El ruido de las motos enciende el debate: ¿impuesto o prohibición?
¿Realmente hay más motos ruidosas que nunca, o es que la paciencia se ha agotado? Las quejas vecinales por los escapes manipulados y los rugidos nocturnos se han multiplicado, y con ellas las propuestas para atajar el problema: desde impuestos específicos hasta la prohibición total de las motos de combustión.
La contaminación acústica tiene un coste económico y social que rara vez se cuantifica. Pérdida de productividad, deterioro de la salud y depreciación inmobiliaria son algunas de las externalidades que soportan los ciudadanos.

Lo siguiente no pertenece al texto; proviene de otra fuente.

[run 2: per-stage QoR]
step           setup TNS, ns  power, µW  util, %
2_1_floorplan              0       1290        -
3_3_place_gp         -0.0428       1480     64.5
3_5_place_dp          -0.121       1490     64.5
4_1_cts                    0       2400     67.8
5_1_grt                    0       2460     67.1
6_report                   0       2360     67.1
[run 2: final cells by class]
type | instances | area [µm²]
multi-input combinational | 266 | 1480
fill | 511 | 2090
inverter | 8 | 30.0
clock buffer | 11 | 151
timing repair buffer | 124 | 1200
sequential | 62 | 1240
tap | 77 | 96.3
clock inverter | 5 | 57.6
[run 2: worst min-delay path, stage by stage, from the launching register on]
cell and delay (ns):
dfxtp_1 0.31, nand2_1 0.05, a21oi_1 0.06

Ante esto, una corriente creciente apuesta por medidas fiscales: gravar las motos por nivel de ruido, de forma similar a los impuestos ambientales sobre emisiones. La lógica es que quien contamina paga, también acústicamente.
Sin embargo, dentro del mundo de la moto las aguas están divididas. Los propietarios de scooters tipo TMAX se quejan de las deportivas con escapes libres, mientras los de Harley-Davidson critican a los que hacen "brum-brum" a altas horas. Las tribus urbanas del motor se señalan unas a otras, pero el ruido no entiende de marcas.
La alternativa tecnológica, las motos eléctricas, avanza lentamente. Su precio sigue siendo elevado y la autonomía no convence. Pero algunos ven en la electrificación la única salida a una convivencia cada vez más tensa entre motoristas y peatones.
Mientras tanto, el rugido de los escapes libres sigue siendo gratis. Por ahora.